How to complete this task.
Every line below that holds the string "layout" should be copied.

▼

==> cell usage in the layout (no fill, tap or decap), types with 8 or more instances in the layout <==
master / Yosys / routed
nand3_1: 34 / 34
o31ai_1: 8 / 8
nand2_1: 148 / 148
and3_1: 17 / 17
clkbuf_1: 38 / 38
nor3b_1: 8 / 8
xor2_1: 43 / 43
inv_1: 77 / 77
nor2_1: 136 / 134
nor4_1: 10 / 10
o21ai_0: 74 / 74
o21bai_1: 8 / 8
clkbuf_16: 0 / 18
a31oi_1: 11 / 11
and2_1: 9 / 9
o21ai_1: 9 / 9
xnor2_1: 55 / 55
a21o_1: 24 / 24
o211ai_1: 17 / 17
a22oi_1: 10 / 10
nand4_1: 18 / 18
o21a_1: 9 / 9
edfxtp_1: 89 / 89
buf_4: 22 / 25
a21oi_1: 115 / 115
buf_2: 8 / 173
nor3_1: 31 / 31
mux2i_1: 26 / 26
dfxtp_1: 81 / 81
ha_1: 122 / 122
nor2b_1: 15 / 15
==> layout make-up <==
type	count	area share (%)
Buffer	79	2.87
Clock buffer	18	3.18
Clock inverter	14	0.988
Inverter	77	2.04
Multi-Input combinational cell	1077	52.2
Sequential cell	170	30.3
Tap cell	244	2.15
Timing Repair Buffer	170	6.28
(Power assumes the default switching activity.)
--- config.mk ---
export PLATFORM = sky130hd
export DESIGN_NAME = progressive_caesar_encrypt_unit_flat
export DESIGN_NICKNAME = d
export VERILOG_FILES = /design/src/rtl/pce_pkg.sv /design/src/rtl/pce_in_if.sv /design/src/rtl/pce_out_if.sv /design/src/rtl/pce_key_reg.sv /design/src/rtl/pce_char_encode.sv /design/src/rtl/progressive_caesar_encrypt_unit.sv /design/src/flat_wrapper.sv
export SDC_FILE = /design/constraint.sdc
export NUM_CORES = 1
export LEC_CHECK = 0
export BUFFER_PORTS_ARGS = -buffer_cell sky130_fd_sc_hd__buf_2
export CORE_ASPECT_RATIO = 1.2
export CORE_UTILIZATION = 40
export DETAILED_ROUTE_END_ITERATION = 7
export PLACE_DENSITY = 0.63
export SYNTH_ARGS = -nofsm -noshare
export SYNTH_HDL_FRONTEND = slang
export SYNTH_SLANG_ARGS = --single-unit
--- constraint.sdc ---
create_clock -name clk -period 4.9 [get_ports clk]
set_input_delay 0.245 -clock clk [delete_from_list [all_inputs] [get_ports clk]]
set_output_delay 0.245 -clock clk [all_outputs]
set_load 0.01 [all_outputs]
--- src/rtl/pce_pkg.sv ---
package pce_pkg;

	// Width of the saturating count of encoded characters.
	localparam int COUNT_WIDTH = 16;

	localparam int BYTE_W      = 8;
	localparam int KEY_W       = 16;
	localparam int OUT_COUNT_W = 16;

	localparam int LETTER_MOD = 26;
	localparam int DIGIT_MOD  = 10;

	localparam logic [BYTE_W-1:0] UPPER_FIRST = 8'd65;
	localparam logic [BYTE_W-1:0] UPPER_LAST  = 8'd90;
	localparam logic [BYTE_W-1:0] LOWER_FIRST = 8'd97;
	localparam logic [BYTE_W-1:0] LOWER_LAST  = 8'd122;
	localparam logic [BYTE_W-1:0] DIGIT_FIRST = 8'd48;
	localparam logic [BYTE_W-1:0] DIGIT_LAST  = 8'd57;

	localparam logic [BYTE_W-1:0] NUL_CHAR = 8'd0;

	// End-of-message marker "__EOM__" followed by a NUL terminator.
	localparam int EOM_LEN = 7;
	localparam int EOM_IDX_W = $clog2(EOM_LEN + 1);
	localparam logic [EOM_IDX_W-1:0] EOM_NUL_IDX = EOM_IDX_W'(EOM_LEN);

	typedef logic [4:0] letter_res_t;
	typedef logic [3:0] digit_res_t;

	// Key reduced to its residues, as seen by the character encoder.
	typedef struct packed {
		letter_res_t letter;
		digit_res_t  digit;
	} key_res_t;

	typedef letter_res_t letter_tab_t [256];
	typedef digit_res_t  digit_tab_t  [256];

	// Residue of (i * weight) for every byte value i, built by stepping.
	function automatic letter_tab_t build_letter_tab(input int step);
		letter_tab_t t;
		int r;
		r = 0;
		for (int i = 0; i < 256; i++) begin
			t[i] = letter_res_t'(r);
			r = r + step;
			if (r >= LETTER_MOD) begin
				r = r - LETTER_MOD;
			end
		end
		return t;
	endfunction

	function automatic digit_tab_t build_digit_tab(input int step);
		digit_tab_t t;
		int r;
		r = 0;
		for (int i = 0; i < 256; i++) begin
			t[i] = digit_res_t'(r);
			r = r + step;
			if (r >= DIGIT_MOD) begin
				r = r - DIGIT_MOD;
			end
		end
		return t;
	endfunction

	function automatic logic [BYTE_W-1:0] eom_char(input logic [EOM_IDX_W-1:0] idx);
		logic [BYTE_W-1:0] c;
		unique case (idx)
			EOM_IDX_W'(0), EOM_IDX_W'(1), EOM_IDX_W'(5), EOM_IDX_W'(6): c = 8'd95;
			EOM_IDX_W'(2): c = 8'd69;
			EOM_IDX_W'(3): c = 8'd79;
			EOM_IDX_W'(4): c = 8'd77;
			default: c = NUL_CHAR;
		endcase
		return c;
	endfunction

endpackage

▲

Output below.
==> cell usage in the layout (no fill, tap or decap), types with 8 or more instances in the layout <==
==> layout make-up <==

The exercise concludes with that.